"Oh, no, I haven't. But I've found out that the best way to get the thing you want is to work hard at something else, and then the other thing falls into your lap. There was a Lord Chief Justice once—I forget which one—who, when he was a boy, drove his father to despair because he wouldn't study law but would go on the stage. But he ended up as Lord Chief Justice a good deal quicker than if he had taken to the law at first. I'm going to do that with my soldiering. I've got an idea. You wait a bit. I'm going down to Doctor S—— to ask him to give me a certificate of physical fitness. I shan't say a word about eyesight, and he won't think of it. He's never heard a whisper of there being anything wrong with mine. But he does know that I'm as tough as a young horse, and he'll be glad enough to write down that he knows it."

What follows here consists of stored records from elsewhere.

Context: an optimization exercise on an open-source flow, tuned for small area. The choices shown serve that exercise and are no tape-out recipe. RTL that was checked went through simulation tests only; none was proved equivalent to the original. Power figures rest on the tool's default switching activity, not on a simulated workload.

== 10-02 ==
## map_loader
module map_loader #(
   parameter int LANES = 5,
   parameter int ROWS  = 100
) (
   input  logic        clk_i,
   input  logic        rst_n_i,
   input  logic        start_i,
   input  logic        in_valid_i,
   output logic        in_ready_o,
   input  logic [2:0]  in_cell_i,
   input  logic        in_last_i,
   output logic        busy_o,
   output logic        done_o,
   output logic        err_o,
   output logic        map_valid_o,
   output logic [10:0] len_o,
   input  logic [2:0]  rd_x_i,
   input  logic [6:0]  rd_y_i,
   output logic [2:0]  rd_state_o,
   output logic [11:0] rd_rgb_o
);
export LEC_CHECK = 0
export ABC_AREA = 1
export CAP_MARGIN = 0
export CORE_MARGIN = 2
export CORE_UTILIZATION = 40
export CTS_BUF_LIST = sky130_fd_sc_hd__clkbuf_4
export SLEW_MARGIN = 0
create_clock -name core_clock -period 10.0 [get_ports {clk_i}]
run.sh (not shown) runs the stock make flow with config.mk's settings and CLKGATE_MAP_FILE= SYNTH_SCRIPT=/design/flow/synth_recipe.tcl, a recipe that flattens the netlist after the stock synthesis.
Inputs modified between 10-02 and 02-15:
# 10-02
export LEC_CHECK = 0
export ABC_AREA = 1
export CAP_MARGIN = 0
export CORE_MARGIN = 2
export CORE_UTILIZATION = 40
export CTS_BUF_LIST = sky130_fd_sc_hd__clkbuf_4
export SLEW_MARGIN = 0
create_clock -name core_clock -period 10.0 [get_ports {clk_i}]
# 02-15
export LEC_CHECK = 0
export ABC_AREA = 1
export CAP_MARGIN = 20
export CORE_MARGIN = 2
export CORE_UTILIZATION = 40
export CTS_BUF_LIST = sky130_fd_sc_hd__clkbuf_8
export CTS_CLUSTER_SIZE = 30
export SLEW_MARGIN = 20
create_clock -name core_clock -period 10.0 [get_ports {clk_i}]
Results
02-15: all stages complete, timing, DRC and antenna checks passed. 02-15 gives less clock skew than 10-02 did. Worst path setup slack after routing is lower on 02-15. Per the comparison of 02-15 with 10-02, per-cell via count in the routed design climbed about 0.8%; clock-pin slew on the worst setup and hold paths held. 02-15 vs. 10-02: initial antenna violation count fell 4, proportion of power drawn by the clock network fell 0.5 points, floorplan core area about even. Min number of iterations in the first detailed-routing pass across 10-02 and 02-15: 10-02. Combinational power share essentially unchanged between 10-02 and 02-15. Compared 10-02 against 02-15; area after detailed placement within noise. As far as share of cell area taken by multi-input logic gates is concerned, 02-15 and 10-02 perform about the same.
No run of this note included a check of the RTL's function; only the layout flow was run.

Another version of the RTL of map_loader (not shown whole).
Size in the first run: ~2100 cells after synthesis, ~0.026 mm2 of cells after synthesis.
Design map_loader, start of the top module:
module map_loader #(
   parameter int LANES = 5,
   parameter int ROWS  = 100
) (
   input  logic        clk_i,
   input  logic        rst_n_i,
   input  logic        start_i,
   input  logic        in_valid_i,
   output logic        in_ready_o,
   input  logic [2:0]  in_cell_i,
   input  logic        in_last_i,
   output logic        busy_o,
   output logic        done_o,
   output logic        err_o,
   output logic        map_valid_o,
   output logic [10:0] len_o,
   input  logic [2:0]  rd_x_i,
   input  logic [6:0]  rd_y_i,
   output logic [2:0]  rd_state_o,
   output logic [11:0] rd_rgb_o
);
export LEC_CHECK = 0
export CAP_MARGIN = 10
export CORE_MARGIN = 2
export CORE_UTILIZATION = 55
export GPL_TIMING_DRIVEN = 0
export SLEW_MARGIN = 10
create_clock -name core_clock -period 10.0 [get_ports {clk_i}]
standard.sh (not shown) runs the stock make flow with config.mk's settings and CLKGATE_MAP_FILE= SYNTH_SCRIPT=/design/flow/synth_recipe.tcl, a recipe that flattens the netlist after the stock synthesis.
==> flow/flow/run.sh <==
#!/bin/bash
# Own layout flow: the standard ORFS flow, with two changes.
#  1. Synthesis is the standard flow's own script (synth_recipe.tcl) with its combinational mapping
#     changed (see synth_area.tcl): ABC maps for area, and adders are not pre-extracted.
#     Registers are mapped by dfflibmap before this, so they are the standard synthesis's.
#  3. Ports are buffered with buf_1 cells.
#  2. Clock tree synthesis runs without dummy loads, with larger sink clusters (25 sinks,
#     80 um) driven by clkbuf_16 leaf buffers.
# Every tool's output goes to a log file in this work folder (and ORFS's own logs under orfs/).
set -euo pipefail
W=$(pwd)
export FLOW_SYNTH_TCL="$W/synth_recipe.tcl"
export BUFFER_PORTS_ARGS="-buffer_cell sky130_fd_sc_hd__buf_1"
export CTS_ARGS="-sink_clustering_enable -repair_clock_nets -dont_use_dummy_load -buf_list sky130_fd_sc_hd__clkbuf_16 -sink_clustering_size 25 -sink_clustering_max_diameter 80"

make -C "$FLOW_HOME" DESIGN_CONFIG="$W/config.mk" WORK_HOME="$W/orfs" CLKGATE_MAP_FILE= \
   SYNTH_SCRIPT="$W/flow/synth_area.tcl" synth > "$W/synth_make.log" 2>&1
bash "$W/standard.sh" MATCH_CELL_FOOTPRINT=0 finish > "$W/standard_make.log" 2>&1
test -s "$W/out/final.def"
==> flow/flow/synth_area.tcl <==
# synth_recipe.tcl with two changes to the combinational mapping (registers are mapped by
# dfflibmap before either step, so they are exactly the standard synthesis's):
#  - ABC runs Yosys's default liberty script (area-oriented &nf): drop ORFS's -script, its -D
#    delay target and the -constr file that makes ABC buffer and upsize.
#  - extract_fa is skipped, so adders are left to ABC as plain logic.
proc abc {args} {
   set keep {}
   for {set i 0} {$i < [llength $args]} {incr i} {
      set a [lindex $args $i]
      if {$a eq "-script" || $a eq "-D" || $a eq "-constr"} { incr i; continue }
      lappend keep $a
   }
   yosys abc {*}$keep
}
proc extract_fa {args} { puts "extract_fa skipped" }
source $::env(FLOW_SYNTH_TCL)
Change:
--- a/flow/flow/run.sh
+++ b/flow/flow/run.sh
@@ -18 +18 @@
-bash "$W/standard.sh" MATCH_CELL_FOOTPRINT=0 finish > "$W/standard_make.log" 2>&1
+bash "$W/standard.sh" finish > "$W/standard_make.log" 2>&1
=> Final area barely changes; count of clock-buffer cells in the layout stays the same; power hardly moves; worst setup slack improved by 0.17 ns; non-clock buffer count stays the same.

Armed with this document, which was given him in all good faith, he went to yet another garrison town, where he had come to know a major who was going to be put in command of a new battalion. This major had taken a great fancy to him; and the result was that one evening Little Yeogh Wough came home and announced that at last he had got his heart's desire.

"It's a certainty, Big Yeogh Wough. It can't go wrong now. It was that certificate that did it. They never put me through any eyesight test at all. Now I can look Edward Brennan in the face. Let us have him here for a week."

I told him how glad I was. And it was true that I was glad, for his whole look had changed.

But deep down in my heart I felt as if an iron hand were clutching at me.

"Once I get the commission, I'll soon manage to get out to the Front," he laughed confidently.

"Yes," I said, and laughed too. But the iron clutch at my heart came again.

"I must see about my outfit at once. And then I shall have to go into rooms at Norwich to be with my battalion. I shall have to change out of it later on if I find it's only going to be a Home Service one."

Even with all his energy about his outfit, his name was in the gazette before his new uniform was ready. Yet it was not long before a Sunday morning came when he made his first public appearance in the neighbourhood as a second lieutenant, going to church with his sister to show how the best quality cloth, the best cut, the best shade of khaki, the best Sam Browne belt and all the other accessories could increase the attractiveness of a boy with a fine figure and with that "dignity of the watch-chain" sort of fascination about him which I have tried to explain already.